# Machine Learning with Spark

In [1]:
from pydataset import data
import pyspark
import pyspark.ml
from pyspark.sql.functions import *

spark = pyspark.sql.SparkSession.builder.getOrCreate()

df = spark.createDataFrame(data('tips'))

train, test = df.randomSplit([0.8, 0.2], seed=123)

In [2]:
# can we stratify using randomSplit?
df.randomSplit?

In [3]:
# no shape so zach made function
# spark is lazy so we don't know the shape of the data
def shape(df: pyspark.sql.DataFrame):
    return df.count(), len(df.columns)

In [4]:
shape(train)

(190, 7)

In [5]:
shape(test)

(54, 7)

## Regression

We'll first demonstrate a regression problem: predicting the tip amount.

In [6]:
train.show(5)

+----------+----+------+------+---+------+----+
|total_bill| tip|   sex|smoker|day|  time|size|
+----------+----+------+------+---+------+----+
|      8.77| 2.0|  Male|    No|Sun|Dinner|   2|
|     12.69| 2.0|  Male|    No|Sat|Dinner|   2|
|     13.37| 2.0|  Male|    No|Sat|Dinner|   2|
|     14.78|3.23|  Male|    No|Sun|Dinner|   2|
|     14.83|3.02|Female|    No|Sun|Dinner|   2|
+----------+----+------+------+---+------+----+
only showing top 5 rows



`pyspark.ml.feature.RFormula`

- `tip ~ total_bill`: predict tip based on total bill
- `tip ~ total_bill + size`: predict tip based on total bill and size
- `tip ~ .`: predict tip based on all the other features in the dataset

In [7]:
# nb: spark's rformula does encoding
rf = pyspark.ml.feature.RFormula(formula="tip ~ total_bill + size").fit(train)
rf

RFormula_fe5c35f030b3

In [8]:
rf.transform(train).show(5)

+----------+----+------+------+---+------+----+-----------+-----+
|total_bill| tip|   sex|smoker|day|  time|size|   features|label|
+----------+----+------+------+---+------+----+-----------+-----+
|      8.77| 2.0|  Male|    No|Sun|Dinner|   2| [8.77,2.0]|  2.0|
|     12.69| 2.0|  Male|    No|Sat|Dinner|   2|[12.69,2.0]|  2.0|
|     13.37| 2.0|  Male|    No|Sat|Dinner|   2|[13.37,2.0]|  2.0|
|     14.78|3.23|  Male|    No|Sun|Dinner|   2|[14.78,2.0]| 3.23|
|     14.83|3.02|Female|    No|Sun|Dinner|   2|[14.83,2.0]| 3.02|
+----------+----+------+------+---+------+----+-----------+-----+
only showing top 5 rows



In [9]:
# pyspark.ml.feature.RFormula?

`features` and `labels` columns are the shape/name required for `pyspark.ml`

In [10]:
train_input = rf.transform(train).select('features', 'label')
train_input.show(5)

+-----------+-----+
|   features|label|
+-----------+-----+
| [8.77,2.0]|  2.0|
|[12.69,2.0]|  2.0|
|[13.37,2.0]|  2.0|
|[14.78,2.0]| 3.23|
|[14.83,2.0]| 3.02|
+-----------+-----+
only showing top 5 rows



Create, fit, and use the model.

**Note**: unlike `sklearn`, each step produces a new object!

In [11]:
# ordinary least squares
lr = pyspark.ml.regression.LinearRegression()
lr

LinearRegression_5cfb9cbb813f

In [12]:
# hyperparameters
print(lr.explainParams())

aggregationDepth: suggested depth for treeAggregate (>= 2). (default: 2)
elasticNetParam: the ElasticNet mixing parameter, in range [0, 1]. For alpha = 0, the penalty is an L2 penalty.
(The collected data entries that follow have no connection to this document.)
Source: an optimization exercise on an open RTL-to-GDS flow (aim: small area). Production flows keep margins and buffers that such runs may drop.
The RTL was checked by simulation tests, not by an equivalence proof against the original design.
Power and IR drop assume default switching activity.

==> flow/design.v <==
`timescale 1ns/1ps
module cnn_fa (
    input  logic a,
    input  logic b,
    input  logic c,
    output logic s,
    output logic co
);
    assign s  = a ^ b ^ c;
    assign co = (a & b) | (a & c) | (b & c);
endmodule
module cnn_han (
    input  logic a_n,
    input  logic b_n,
    output logic s_n,
    output logic co_n
);
    cnn_xnor u_s (.a(a_n), .b(b_n), .y(s_n));
    cnn_or   u_c (.a(a_n), .b(b_n), .y(co_n));
endmodule
module cnn_xnor (
    input  logic a,
    input  logic b,
    output logic y
);
    assign y = ~(a ^ b);
endmodule
module cnn_or (
    input  logic a,
    input  logic b,
    output logic y
);
    assign y = a | b;
endmodule
`timescale 1ns/1ps
module cnn_accel_top #(
    parameter int NUM_RESULTS = 16
) (
    input  logic       clk,
    input  logic       reset,
    input  logic       start_i,
    input  logic       weight_valid_i,
    input  logic [7:0] weight_data_i,
    input  logic       line_valid_i,
    input  logic [7:0] line_data_i,
    output logic       result_valid_o,
    output logic [7:0] result_data_o,
    output logic       done_o
);
    localparam logic [1:0] IDLE         = 2'd0;
    localparam logic [1:0] LOAD_WEIGHTS = 2'd1;
    localparam logic [1:0] LOAD_LINE    = 2'd2;
    logic [1:0]   state_q;
    logic [3:0]   elem_cnt_q;    
    logic [4:0]   post_q;        
    logic [127:0] wsr_q;         
    logic [7:0]   line_q;        
    logic         mac_q;         
    logic         first_q;       
    logic [7:0]   lo_n_q;        
    logic [7:0]   hs_n_q;        
    logic [7:1]   hc_n_q;        
    logic [7:0]   hold_lo_n_q;   
    logic [7:0]   hold_hi_n_q;   
    logic weight_take;
    logic line_take;
    logic last_elem;
    logic first_mac;
    logic split_mac;
    assign weight_take = (state_q == LOAD_WEIGHTS) && weight_valid_i;
    assign line_take   = (state_q == LOAD_LINE) && line_valid_i;
    assign last_elem   = (elem_cnt_q == 4'd15);
    always_ff @(posedge clk or posedge reset) begin
        if (reset) begin
            state_q <= IDLE;
        end else begin
            case (state_q)
                IDLE:         if (start_i && post_q != 5'd1) state_q <= LOAD_WEIGHTS;
                LOAD_WEIGHTS: if (weight_take && last_elem) state_q <= LOAD_LINE;
                LOAD_LINE:    if (line_take && last_elem) state_q <= IDLE;
                default:      state_q <= IDLE;
            endcase
        end
    end
    always_ff @(posedge clk) begin
        if (state_q == IDLE) begin
            elem_cnt_q <= '0;
        end else if (weight_take || line_take) begin
            elem_cnt_q <= elem_cnt_q + 1'b1;
        end
    end
    always_ff @(posedge clk or posedge reset) begin
        if (reset) begin
            post_q <= '0;
        end else if (line_take && last_elem) begin
            post_q <= 5'd1;
        end else if (post_q == 5'd20) begin
            post_q <= '0;
        end else if (post_q != 5'd0) begin
            post_q <= post_q + 1'b1;
        end
    end
    always_ff @(posedge clk) begin
        line_q  <= line_take ? line_data_i : 8'd0;
        mac_q   <= line_take;
        first_q <= line_take && (elem_cnt_q[2:0] == 3'd0);
    end
    always_ff @(posedge clk) begin
        if (weight_take || mac_q) begin
            wsr_q <= {weight_data_i, wsr_q[127:8]};
        end
    end
    assign first_mac = first_q;
    assign split_mac = first_q && elem_cnt_q[3];
    logic [7:0] pp_n [8];        
    logic [7:0] s_n  [8];        
    logic [7:0] c_n  [8];        
    logic [7:0] lo_g_n;          
    logic [7:0] hs_g_n;
    logic [7:1] hc_g_n;
    logic [7:0] lo_d_n;
    logic [7:0] lc_n;            
    logic [7:0] hs_d_n;
    logic [7:0] hc_d_n;          
    logic [7:0] hi_n;            
    logic [7:0] rc_n;            
    always_comb begin
        for (int i = 0; i < 8; i++) begin
            for (int j = 0; j < 8; j++) begin
                pp_n[i][j] = ~(wsr_q[j] & line_q[i]);
            end
        end
        lo_g_n = lo_n_q | {8{first_mac}};
        hs_g_n = hs_n_q | {8{first_mac}};
        hc_g_n = hc_n_q | {7{first_mac}};
    end
    assign s_n[0] = pp_n[0];
    assign c_n[0] = '0;
    genvar gi, gj;
    generate
        for (gi = 1; gi < 8; gi++) begin : g_row
            for (gj = 0; gj < 8; gj++) begin : g_col
                if (gi == 1 && gj < 7) begin : g_h
                    cnn_han u_add (.a_n(pp_n[gi][gj]), .b_n(s_n[gi-1][gj+1]),
                                   .s_n(s_n[gi][gj]), .co_n(c_n[gi][gj]));
                end else if (gi == 1) begin : g_h8
                    cnn_han u_add (.a_n(pp_n[gi][gj]), .b_n(hs_g_n[0]),
                                   .s_n(s_n[gi][gj]), .co_n(c_n[gi][gj]));
                end else if (gj < 7) begin : g_f
                    cnn_fa u_add (.a(pp_n[gi][gj]), .b(s_n[gi-1][gj+1]), .c(c_n[gi-1][gj]),
                                  .s(s_n[gi][gj]), .co(c_n[gi][gj]));
                end else begin : g_fl
                    cnn_fa u_add (.a(pp_n[gi][gj]), .b(c_n[gi-1][gj]), .c(hs_g_n[gi-1]),
                                  .s(s_n[gi][gj]), .co(c_n[gi][gj]));
                end
            end
        end
        cnn_han u_hs0 (.a_n(s_n[7][1]), .b_n(c_n[7][0]), .s_n(hs_d_n[0]), .co_n(hc_d_n[1]));
        for (gj = 1; gj < 7; gj++) begin : g_hs
            cnn_fa u_add (.a(s_n[7][gj+1]), .b(c_n[7][gj]), .c(hc_g_n[gj]),
                          .s(hs_d_n[gj]), .co(hc_d_n[gj+1]));
        end
        assign hs_d_n[7] = c_n[7][7] ^ hc_g_n[7] ^ hs_g_n[7];
        assign hc_d_n[0] = 1'b0;
        cnn_han u_lo0 (.a_n(lo_g_n[0]), .b_n(s_n[0][0]), .s_n(lo_d_n[0]), .co_n(lc_n[0]));
        for (gj = 1; gj < 7; gj++) begin : g_lo
            cnn_fa u_add (.a(lo_g_n[gj]), .b(s_n[gj][0]), .c(lc_n[gj-1]),
                          .s(lo_d_n[gj]), .co(lc_n[gj]));
        end
        assign lo_d_n[7] = lo_g_n[7] ^ s_n[7][0] ^ lc_n[6];
        assign lc_n[7]   = 1'b0;
        assign hi_n[0] = hs_n_q[0];
        assign rc_n[0] = 1'b0;
        cnn_han u_hi1 (.a_n(hs_n_q[1]), .b_n(hc_n_q[1]), .s_n(hi_n[1]), .co_n(rc_n[1]));
        for (gj = 2; gj < 7; gj++) begin : g_hi
            cnn_fa u_add (.a(hs_n_q[gj]), .b(hc_n_q[gj]), .c(rc_n[gj-1]),
                          .s(hi_n[gj]), .co(rc_n[gj]));
        end
        assign hi_n[7] = hs_n_q[7] ^ hc_n_q[7] ^ rc_n[6];
        assign rc_n[7] = 1'b0;
    endgenerate
    always_ff @(posedge clk) begin
        lo_n_q <= lo_d_n;
        hs_n_q <= hs_d_n;
        hc_n_q <= hc_d_n[7:1];
    end
    always_ff @(posedge clk) begin
        if (split_mac) begin
            hold_lo_n_q <= lo_n_q;
            hold_hi_n_q <= hi_n;
        end
    end
    assign done_o         = (post_q == 5'd4);
    assign result_valid_o = (post_q >= 5'd5) && (post_q <= 5'd20);
    always_comb begin
        case (post_q[1:0])
            2'd1:    result_data_o = ~hold_lo_n_q;
            2'd2:    result_data_o = ~lo_n_q;
            2'd3:    result_data_o = ~hold_hi_n_q;
            default: result_data_o = ~hi_n;
        endcase
    end
endmodule
make LEC_CHECK=0 CAP_MARGIN=20 CORE_MARGIN=2 CORE_UTILIZATION=45 SLEW_MARGIN=20 SYNTH_HIERARCHICAL=1 finish   # period 5.5 ns
run.sh (not shown) runs the stock make flow with config.mk's settings and CLKGATE_MAP_FILE= SYNTH_SCRIPT=/design/flow/synth_recipe.tcl, a recipe that flattens the netlist after the stock synthesis.
Then changed:
==> flow/flow/run.sh (new file) <==
#!/bin/bash
# Layout flow: the standard ORFS flow (standard.sh, synthesis unchanged) with
#  - port buffers of the smallest buffer cell,
#  - clock tree synthesis without dummy loads,
#  - power recovery (downsizing gates off the critical paths) after global routing.
# The full make output goes to flow_make.log in the work folder; ORFS keeps each
# tool's own log under orfs/logs/.
set -euo pipefail
export BUFFER_PORTS_ARGS="-buffer_cell sky130_fd_sc_hd__buf_1"
export CTS_ARGS="-sink_clustering_enable -repair_clock_nets -dont_use_dummy_load -buf_list sky130_fd_sc_hd__clkbuf_8"
export RECOVER_POWER=100
bash standard.sh > flow_make.log 2>&1
==> flow/standard.sh (new file) <==
#!/bin/bash
# synth_recipe.tcl (not shown) runs the flow's synth.tcl, then flattens the netlist and writes it again
# the make line also repeats each setting of config.mk as NAME=value (left out here)
make -C /OpenROAD-flow-scripts/flow DESIGN_CONFIG=/design/flow/config.mk WORK_HOME=/design/flow/orfs CLKGATE_MAP_FILE= SYNTH_SCRIPT=/design/flow/synth_recipe.tcl "${@:-finish}"
--- a/flow/config.mk
+++ b/flow/config.mk
@@ -8,5 +8,6 @@
 export CAP_MARGIN = 20
 export CORE_MARGIN = 2
-export CORE_UTILIZATION = 45
+export CORE_UTILIZATION = 65
+export CTS_BUF_LIST = sky130_fd_sc_hd__clkbuf_8
 export SLEW_MARGIN = 20
 export SYNTH_HIERARCHICAL = 1
removed: flow/run.sh
Result: With this change the flow finished but failed the layout checks on capacitance limit, slew limit. Total power shrinks by 15%. Hold slack loses 0.012 ns. Clock power shrinks by about 45%. Wire length is lower by 3.0%.

port drivers added, routing unchanged:
The results above use ideal ports. As a check the final layouts listed here were re-extracted and re-timed, cells and wires unchanged.
Step 1 (the two cells are an assumption about what drives the block):
set clk [get_ports {clk}]
set_driving_cell -lib_cell sky130_fd_sc_hd__clkbuf_16 $clk
set_driving_cell -lib_cell sky130_fd_sc_hd__buf_2 [delete_from_list [all_inputs] $clk]
Step 2 times the ports against the registers' clock, not the clock port: input delays grow and output delays shrink by t, the midpoint of the rising clock arrivals with the driver on.
Three values: no drivers, after step 1, after step 2; two values: the first two.
run | t, ns | setup WS [ns] | hold slack, ns | latest minus earliest clock arrival (ns) | worst data-port slew with drivers (ns)
the first run | 0.468 | 0.556 / 0.514 / 0.981 | 0.418 / 0.418 / 0.418 | 0.013 / 0.013 | 0.03
the second run | 0.472 | 0.811 / 0.811 / 0.445 | 0.406 / 0.406 / 0.406 | 0.032 / 0.032 | 0.04
For the second run, which loses most, drivers alone change the setup slack by 0.000 ns; drivers and shift together by -0.366 ns.
From an optimization exercise on the open Yosys and OpenROAD flow, aimed at small area, a short achievable clock period and few clock cycles per item; shortcuts taken in it are not production practice. No functional check of the RTL was part of any run shown here. Power and IR drop assume default switching activity.

`run.sh`:
```
#!/bin/bash
# synth_recipe.tcl (not shown) runs the flow's synth.tcl, then flattens the netlist and writes it again
# the make line also repeats each setting of config.mk as NAME=value (left out here)
make -C /OpenROAD-flow-scripts/flow DESIGN_CONFIG=/design/flow/config.mk WORK_HOME=/design/flow/orfs CLKGATE_MAP_FILE= SYNTH_SCRIPT=/design/flow/synth_recipe.tcl finish
```
`config.mk`:
```
export PLATFORM = sky130hd
export DESIGN_NAME = aging_sighting_table
export DESIGN_NICKNAME = aging_sighting_table
export VERILOG_FILES = /design/flow/design.v
export SDC_FILE = /design/flow/constraint.sdc
export NUM_CORES = 4
export LEC_CHECK = 0
export CAP_MARGIN = 20
export CORE_MARGIN = 2
export CORE_UTILIZATION = 40
export SETUP_SLACK_MARGIN = 4.5
export SLEW_MARGIN = 20
```
`constraint.sdc`:
```
create_clock -name core_clock -period 8.0 [get_ports {clk_i}]
set_input_delay 1.6000 -clock core_clock [delete_from_list [all_inputs] [get_ports {clk_i}]]
set_output_delay 1.6000 -clock core_clock [all_outputs]
set_load 0.01 [all_outputs]
```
For alpha = 1, it is an L1 penalty. (default: 0.0)
epsilon: The shape parameter to control the amount of robustness. Must be > 1.0. Only valid when loss is huber (default: 1.35)
featuresCol: features column name. (default: features)
fitIntercept: whether to fit an intercept term. (default: True)
labelCol: label column name. (default: label)
loss: The loss function to be optimized. Supported options: squaredError, huber. (default: squaredError)
maxIter: max number of iterations (>= 0). (default: 100)
predictionCol: prediction column name. (default: prediction)
regParam: regularization parameter (>= 0). (default: 0.0)
solver: The solver algorithm for optimization. Supported options: auto, normal, l-bfgs. (default: auto)
standardization: whether to standardize the training features before fitting the model.

In [13]:
lr_fit = lr.fit(train_input)
lr_fit.transform(train_input).show(5)

+-----------+-----+------------------+
|   features|label|        prediction|
+-----------+-----+------------------+
| [8.77,2.0]|  2.0|1.9717337092055747|
|[12.69,2.0]|  2.0|  2.28547899247938|
|[13.37,2.0]|  2.0| 2.339904194679938|
|[14.78,2.0]| 3.23|2.4527564521840364|
|[14.83,2.0]| 3.02| 2.456758305287019|
+-----------+-----+------------------+
only showing top 5 rows



In [14]:
# might be tempting to do the following
## This Will Not Work!!!!
# lr = pyspark.ml.regression.LinearRegression()
# lr.fit(train_input)
# lr.transform(train_input)

# each step in spark needs a new object unlike sklearn

Training results:

In [15]:
lr_fit.summary

<pyspark.ml.regression.LinearRegressionTrainingSummary at 0x7f94e6c68f50>

In [16]:
lr_fit.summary.r2, lr_fit.summary.rootMeanSquaredError

(0.44244602311951, 0.9975913515122248)

In [17]:
# reminder: explainedVariance == r_squared
[x for x in dir(lr_fit.summary) if not x.startswith('_')]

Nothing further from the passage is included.